++++ Supplied data

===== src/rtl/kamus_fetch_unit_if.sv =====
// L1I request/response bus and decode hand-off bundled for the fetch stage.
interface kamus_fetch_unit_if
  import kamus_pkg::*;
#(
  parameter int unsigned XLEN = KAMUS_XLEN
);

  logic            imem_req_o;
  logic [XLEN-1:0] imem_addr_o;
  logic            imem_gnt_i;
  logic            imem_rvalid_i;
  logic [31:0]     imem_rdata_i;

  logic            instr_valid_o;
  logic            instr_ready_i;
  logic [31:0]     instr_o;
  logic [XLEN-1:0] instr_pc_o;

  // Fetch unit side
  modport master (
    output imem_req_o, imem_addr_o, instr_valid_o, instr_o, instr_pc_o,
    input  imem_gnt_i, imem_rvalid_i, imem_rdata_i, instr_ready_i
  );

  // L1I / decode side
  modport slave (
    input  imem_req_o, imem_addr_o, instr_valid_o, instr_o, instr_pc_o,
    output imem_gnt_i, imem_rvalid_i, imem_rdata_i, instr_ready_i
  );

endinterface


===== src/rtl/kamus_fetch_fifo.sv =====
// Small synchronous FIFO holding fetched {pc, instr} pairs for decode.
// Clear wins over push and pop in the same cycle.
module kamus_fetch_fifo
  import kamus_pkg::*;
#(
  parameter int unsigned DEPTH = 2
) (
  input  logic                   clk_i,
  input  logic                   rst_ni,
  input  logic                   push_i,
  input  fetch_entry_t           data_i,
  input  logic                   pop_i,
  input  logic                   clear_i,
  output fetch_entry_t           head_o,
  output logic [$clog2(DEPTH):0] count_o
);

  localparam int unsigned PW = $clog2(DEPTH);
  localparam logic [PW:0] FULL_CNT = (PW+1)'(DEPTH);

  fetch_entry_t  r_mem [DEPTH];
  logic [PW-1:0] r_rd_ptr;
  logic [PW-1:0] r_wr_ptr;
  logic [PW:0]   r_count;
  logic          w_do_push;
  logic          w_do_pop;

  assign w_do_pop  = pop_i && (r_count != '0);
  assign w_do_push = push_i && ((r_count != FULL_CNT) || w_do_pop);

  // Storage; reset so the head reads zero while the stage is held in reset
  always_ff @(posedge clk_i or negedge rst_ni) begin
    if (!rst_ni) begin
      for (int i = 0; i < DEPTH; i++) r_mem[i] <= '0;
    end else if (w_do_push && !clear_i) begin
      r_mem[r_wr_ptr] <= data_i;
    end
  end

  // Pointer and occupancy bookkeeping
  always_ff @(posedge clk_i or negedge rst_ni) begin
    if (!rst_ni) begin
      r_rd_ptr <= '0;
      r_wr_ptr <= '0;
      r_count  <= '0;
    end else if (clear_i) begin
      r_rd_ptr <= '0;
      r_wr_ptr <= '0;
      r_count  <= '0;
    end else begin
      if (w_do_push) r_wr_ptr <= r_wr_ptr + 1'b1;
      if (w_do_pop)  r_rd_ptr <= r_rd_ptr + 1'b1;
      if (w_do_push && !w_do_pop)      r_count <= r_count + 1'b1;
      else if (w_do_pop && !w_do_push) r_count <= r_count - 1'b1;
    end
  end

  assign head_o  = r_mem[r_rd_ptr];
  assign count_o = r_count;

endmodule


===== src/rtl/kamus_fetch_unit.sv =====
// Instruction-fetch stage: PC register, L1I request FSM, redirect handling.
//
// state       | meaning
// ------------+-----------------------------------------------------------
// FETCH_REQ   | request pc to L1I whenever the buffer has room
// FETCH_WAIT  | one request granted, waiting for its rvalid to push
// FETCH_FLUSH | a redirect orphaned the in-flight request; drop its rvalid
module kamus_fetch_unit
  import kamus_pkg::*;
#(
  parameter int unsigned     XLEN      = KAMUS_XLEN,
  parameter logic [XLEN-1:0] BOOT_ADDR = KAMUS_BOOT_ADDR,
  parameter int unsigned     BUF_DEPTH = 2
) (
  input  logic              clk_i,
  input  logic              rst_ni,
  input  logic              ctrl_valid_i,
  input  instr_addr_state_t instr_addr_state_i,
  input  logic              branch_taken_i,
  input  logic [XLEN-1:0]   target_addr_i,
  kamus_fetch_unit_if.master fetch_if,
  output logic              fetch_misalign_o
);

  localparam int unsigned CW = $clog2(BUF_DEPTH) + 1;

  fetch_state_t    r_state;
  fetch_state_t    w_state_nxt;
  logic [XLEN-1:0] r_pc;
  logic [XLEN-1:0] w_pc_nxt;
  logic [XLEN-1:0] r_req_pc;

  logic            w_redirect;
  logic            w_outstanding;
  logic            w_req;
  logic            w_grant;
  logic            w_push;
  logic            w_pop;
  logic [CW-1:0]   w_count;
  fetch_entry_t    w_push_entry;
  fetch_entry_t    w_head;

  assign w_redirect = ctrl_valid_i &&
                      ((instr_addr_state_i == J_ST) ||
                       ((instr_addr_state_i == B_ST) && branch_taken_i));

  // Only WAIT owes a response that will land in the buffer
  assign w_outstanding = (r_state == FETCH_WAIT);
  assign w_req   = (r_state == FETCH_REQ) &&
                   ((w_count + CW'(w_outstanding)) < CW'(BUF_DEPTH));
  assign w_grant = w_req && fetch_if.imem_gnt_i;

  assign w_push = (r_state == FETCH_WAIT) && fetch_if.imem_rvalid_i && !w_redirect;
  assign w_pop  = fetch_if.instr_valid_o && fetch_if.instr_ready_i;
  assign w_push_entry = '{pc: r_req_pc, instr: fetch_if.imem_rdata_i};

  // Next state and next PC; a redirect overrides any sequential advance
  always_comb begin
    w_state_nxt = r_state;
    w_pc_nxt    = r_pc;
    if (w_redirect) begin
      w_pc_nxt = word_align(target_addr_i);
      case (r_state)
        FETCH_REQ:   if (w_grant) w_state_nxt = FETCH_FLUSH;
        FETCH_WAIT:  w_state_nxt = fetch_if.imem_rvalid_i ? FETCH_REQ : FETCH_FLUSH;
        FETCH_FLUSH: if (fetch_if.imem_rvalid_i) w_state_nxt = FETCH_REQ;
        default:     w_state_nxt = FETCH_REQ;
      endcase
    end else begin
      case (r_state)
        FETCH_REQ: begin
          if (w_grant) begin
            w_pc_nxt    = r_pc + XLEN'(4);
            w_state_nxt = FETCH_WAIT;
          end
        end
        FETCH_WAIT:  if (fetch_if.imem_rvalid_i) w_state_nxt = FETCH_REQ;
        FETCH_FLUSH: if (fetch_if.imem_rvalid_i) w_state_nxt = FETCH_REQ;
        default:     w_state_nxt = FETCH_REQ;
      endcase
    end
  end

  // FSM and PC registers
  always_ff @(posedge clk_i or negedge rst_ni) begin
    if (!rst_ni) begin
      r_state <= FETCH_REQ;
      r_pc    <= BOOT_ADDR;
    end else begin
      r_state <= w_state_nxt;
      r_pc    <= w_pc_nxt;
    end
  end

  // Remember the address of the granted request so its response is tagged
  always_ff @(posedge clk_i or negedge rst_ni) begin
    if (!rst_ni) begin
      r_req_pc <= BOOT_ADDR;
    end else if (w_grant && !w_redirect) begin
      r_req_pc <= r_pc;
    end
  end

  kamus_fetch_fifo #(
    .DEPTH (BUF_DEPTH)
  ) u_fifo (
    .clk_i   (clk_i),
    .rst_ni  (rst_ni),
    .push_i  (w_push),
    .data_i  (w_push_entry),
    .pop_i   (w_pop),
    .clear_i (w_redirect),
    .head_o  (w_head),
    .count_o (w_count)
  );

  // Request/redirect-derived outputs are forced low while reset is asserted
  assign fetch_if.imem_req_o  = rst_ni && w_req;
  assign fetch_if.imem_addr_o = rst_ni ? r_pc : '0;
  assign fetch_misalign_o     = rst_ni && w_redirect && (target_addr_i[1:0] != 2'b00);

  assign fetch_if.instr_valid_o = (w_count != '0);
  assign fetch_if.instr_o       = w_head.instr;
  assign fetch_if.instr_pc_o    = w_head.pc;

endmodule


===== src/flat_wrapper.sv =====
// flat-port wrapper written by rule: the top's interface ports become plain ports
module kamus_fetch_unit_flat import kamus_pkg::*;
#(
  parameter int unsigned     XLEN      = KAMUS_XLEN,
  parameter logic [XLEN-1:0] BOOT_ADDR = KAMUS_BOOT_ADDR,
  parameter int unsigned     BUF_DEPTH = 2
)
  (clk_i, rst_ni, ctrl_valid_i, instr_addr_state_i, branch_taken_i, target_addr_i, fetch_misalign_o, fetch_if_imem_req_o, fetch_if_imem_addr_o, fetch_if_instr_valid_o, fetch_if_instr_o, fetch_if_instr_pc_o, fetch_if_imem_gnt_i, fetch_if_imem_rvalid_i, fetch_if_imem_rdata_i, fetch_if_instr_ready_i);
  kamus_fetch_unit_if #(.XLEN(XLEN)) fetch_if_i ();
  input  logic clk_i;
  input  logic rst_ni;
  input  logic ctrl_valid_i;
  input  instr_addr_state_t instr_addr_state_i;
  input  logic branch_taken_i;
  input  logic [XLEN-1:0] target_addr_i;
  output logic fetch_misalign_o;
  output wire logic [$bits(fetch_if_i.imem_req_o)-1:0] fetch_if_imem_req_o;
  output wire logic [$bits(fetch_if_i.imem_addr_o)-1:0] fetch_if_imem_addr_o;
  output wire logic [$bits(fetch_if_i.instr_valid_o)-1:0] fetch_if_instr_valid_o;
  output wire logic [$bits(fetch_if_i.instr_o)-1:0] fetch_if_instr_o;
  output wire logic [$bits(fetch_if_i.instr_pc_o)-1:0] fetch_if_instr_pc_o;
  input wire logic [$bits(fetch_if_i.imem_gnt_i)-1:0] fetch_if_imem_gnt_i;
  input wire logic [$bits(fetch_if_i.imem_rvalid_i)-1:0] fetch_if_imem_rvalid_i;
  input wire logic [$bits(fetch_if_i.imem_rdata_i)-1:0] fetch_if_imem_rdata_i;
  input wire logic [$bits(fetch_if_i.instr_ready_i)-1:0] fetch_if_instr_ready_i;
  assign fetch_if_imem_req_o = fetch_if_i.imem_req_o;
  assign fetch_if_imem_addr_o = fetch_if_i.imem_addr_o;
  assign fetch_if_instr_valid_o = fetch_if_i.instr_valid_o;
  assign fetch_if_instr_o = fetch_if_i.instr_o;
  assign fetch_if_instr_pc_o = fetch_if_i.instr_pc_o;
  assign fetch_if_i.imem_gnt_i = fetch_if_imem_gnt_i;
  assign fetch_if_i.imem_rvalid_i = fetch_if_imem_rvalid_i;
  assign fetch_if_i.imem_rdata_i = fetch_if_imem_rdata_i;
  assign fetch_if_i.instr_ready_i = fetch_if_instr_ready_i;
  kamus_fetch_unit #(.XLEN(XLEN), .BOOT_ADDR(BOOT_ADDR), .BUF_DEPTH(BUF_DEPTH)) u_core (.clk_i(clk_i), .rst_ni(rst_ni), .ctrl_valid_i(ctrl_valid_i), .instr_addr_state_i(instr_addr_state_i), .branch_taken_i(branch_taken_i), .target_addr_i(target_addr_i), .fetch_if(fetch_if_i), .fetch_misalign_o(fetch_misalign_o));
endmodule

++++++++
++++ Supplied data

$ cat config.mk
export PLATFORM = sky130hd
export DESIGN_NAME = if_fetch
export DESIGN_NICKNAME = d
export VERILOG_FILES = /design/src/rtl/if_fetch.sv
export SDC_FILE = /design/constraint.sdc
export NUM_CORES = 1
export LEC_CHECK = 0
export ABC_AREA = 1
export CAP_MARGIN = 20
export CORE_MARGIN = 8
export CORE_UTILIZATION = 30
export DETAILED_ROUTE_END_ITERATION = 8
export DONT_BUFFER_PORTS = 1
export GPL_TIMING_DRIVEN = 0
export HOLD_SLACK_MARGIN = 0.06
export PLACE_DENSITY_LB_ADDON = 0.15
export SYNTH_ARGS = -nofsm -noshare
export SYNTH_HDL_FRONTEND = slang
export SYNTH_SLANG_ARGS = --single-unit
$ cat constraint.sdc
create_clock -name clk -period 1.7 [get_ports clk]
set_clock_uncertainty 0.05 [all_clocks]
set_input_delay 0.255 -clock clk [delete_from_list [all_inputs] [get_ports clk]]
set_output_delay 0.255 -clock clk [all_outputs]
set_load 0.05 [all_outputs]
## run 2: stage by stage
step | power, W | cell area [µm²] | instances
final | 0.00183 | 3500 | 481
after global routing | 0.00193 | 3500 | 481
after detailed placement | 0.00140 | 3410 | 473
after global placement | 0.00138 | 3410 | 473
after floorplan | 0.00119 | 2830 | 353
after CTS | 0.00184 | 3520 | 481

++++++++
++++ Supplied data

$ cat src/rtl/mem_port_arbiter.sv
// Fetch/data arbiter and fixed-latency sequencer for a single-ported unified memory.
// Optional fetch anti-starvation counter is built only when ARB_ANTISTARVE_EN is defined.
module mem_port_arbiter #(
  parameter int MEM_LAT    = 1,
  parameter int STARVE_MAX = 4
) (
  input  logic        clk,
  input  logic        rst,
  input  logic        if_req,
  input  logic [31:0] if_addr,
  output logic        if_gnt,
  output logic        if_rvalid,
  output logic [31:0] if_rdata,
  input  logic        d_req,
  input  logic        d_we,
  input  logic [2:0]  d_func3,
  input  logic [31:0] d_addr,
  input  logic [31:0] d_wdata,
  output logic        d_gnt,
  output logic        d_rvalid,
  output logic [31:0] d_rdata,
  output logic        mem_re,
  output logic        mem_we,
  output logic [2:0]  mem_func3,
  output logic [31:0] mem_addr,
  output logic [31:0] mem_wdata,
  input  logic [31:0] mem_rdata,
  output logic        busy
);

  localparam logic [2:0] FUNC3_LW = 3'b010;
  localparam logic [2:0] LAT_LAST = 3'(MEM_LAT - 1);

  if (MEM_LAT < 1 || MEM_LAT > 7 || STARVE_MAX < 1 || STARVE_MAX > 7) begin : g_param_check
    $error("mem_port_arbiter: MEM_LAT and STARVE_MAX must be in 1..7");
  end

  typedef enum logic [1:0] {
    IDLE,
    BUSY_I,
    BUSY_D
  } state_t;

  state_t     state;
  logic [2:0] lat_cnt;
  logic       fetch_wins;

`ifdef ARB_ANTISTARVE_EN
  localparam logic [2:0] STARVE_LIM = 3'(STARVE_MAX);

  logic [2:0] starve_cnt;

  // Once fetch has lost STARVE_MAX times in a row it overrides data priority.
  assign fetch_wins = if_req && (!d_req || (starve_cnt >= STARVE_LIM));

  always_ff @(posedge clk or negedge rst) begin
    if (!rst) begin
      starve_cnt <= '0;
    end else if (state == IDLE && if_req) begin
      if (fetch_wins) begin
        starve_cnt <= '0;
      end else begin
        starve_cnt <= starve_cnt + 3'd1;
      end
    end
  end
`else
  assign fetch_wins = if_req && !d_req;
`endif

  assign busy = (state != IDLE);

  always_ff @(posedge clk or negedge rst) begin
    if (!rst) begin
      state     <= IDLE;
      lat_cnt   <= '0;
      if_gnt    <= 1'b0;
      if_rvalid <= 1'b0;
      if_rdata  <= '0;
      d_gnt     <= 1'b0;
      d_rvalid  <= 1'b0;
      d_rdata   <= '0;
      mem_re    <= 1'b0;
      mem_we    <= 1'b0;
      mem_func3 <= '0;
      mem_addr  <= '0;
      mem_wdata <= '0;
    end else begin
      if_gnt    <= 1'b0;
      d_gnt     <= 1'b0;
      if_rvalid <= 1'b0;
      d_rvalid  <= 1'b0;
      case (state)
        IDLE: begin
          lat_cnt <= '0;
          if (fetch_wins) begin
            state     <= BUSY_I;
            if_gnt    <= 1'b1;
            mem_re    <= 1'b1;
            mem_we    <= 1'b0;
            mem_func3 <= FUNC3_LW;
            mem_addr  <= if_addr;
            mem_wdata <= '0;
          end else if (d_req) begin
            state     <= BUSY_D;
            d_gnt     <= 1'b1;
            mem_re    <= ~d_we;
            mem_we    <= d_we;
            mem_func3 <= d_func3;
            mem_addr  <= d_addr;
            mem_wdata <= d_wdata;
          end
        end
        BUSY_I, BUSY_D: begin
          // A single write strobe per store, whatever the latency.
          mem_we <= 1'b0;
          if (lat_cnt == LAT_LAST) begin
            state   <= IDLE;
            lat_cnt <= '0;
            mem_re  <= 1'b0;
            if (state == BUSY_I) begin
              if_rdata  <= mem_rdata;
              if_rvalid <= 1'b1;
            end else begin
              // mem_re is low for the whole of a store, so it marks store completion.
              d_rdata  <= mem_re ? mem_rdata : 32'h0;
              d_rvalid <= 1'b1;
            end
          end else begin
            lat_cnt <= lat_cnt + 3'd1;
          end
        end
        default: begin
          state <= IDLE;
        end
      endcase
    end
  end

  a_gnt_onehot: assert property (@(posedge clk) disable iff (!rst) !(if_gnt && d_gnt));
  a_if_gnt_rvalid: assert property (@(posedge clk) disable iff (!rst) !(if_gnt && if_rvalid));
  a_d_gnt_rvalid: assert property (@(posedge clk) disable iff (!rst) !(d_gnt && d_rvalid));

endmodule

++++++++

Your task is to copy each line of the entries that includes the word "placement".

Solution to this exercise ::
after detailed placement | 0.00140 | 3410 | 473
after global placement | 0.00138 | 3410 | 473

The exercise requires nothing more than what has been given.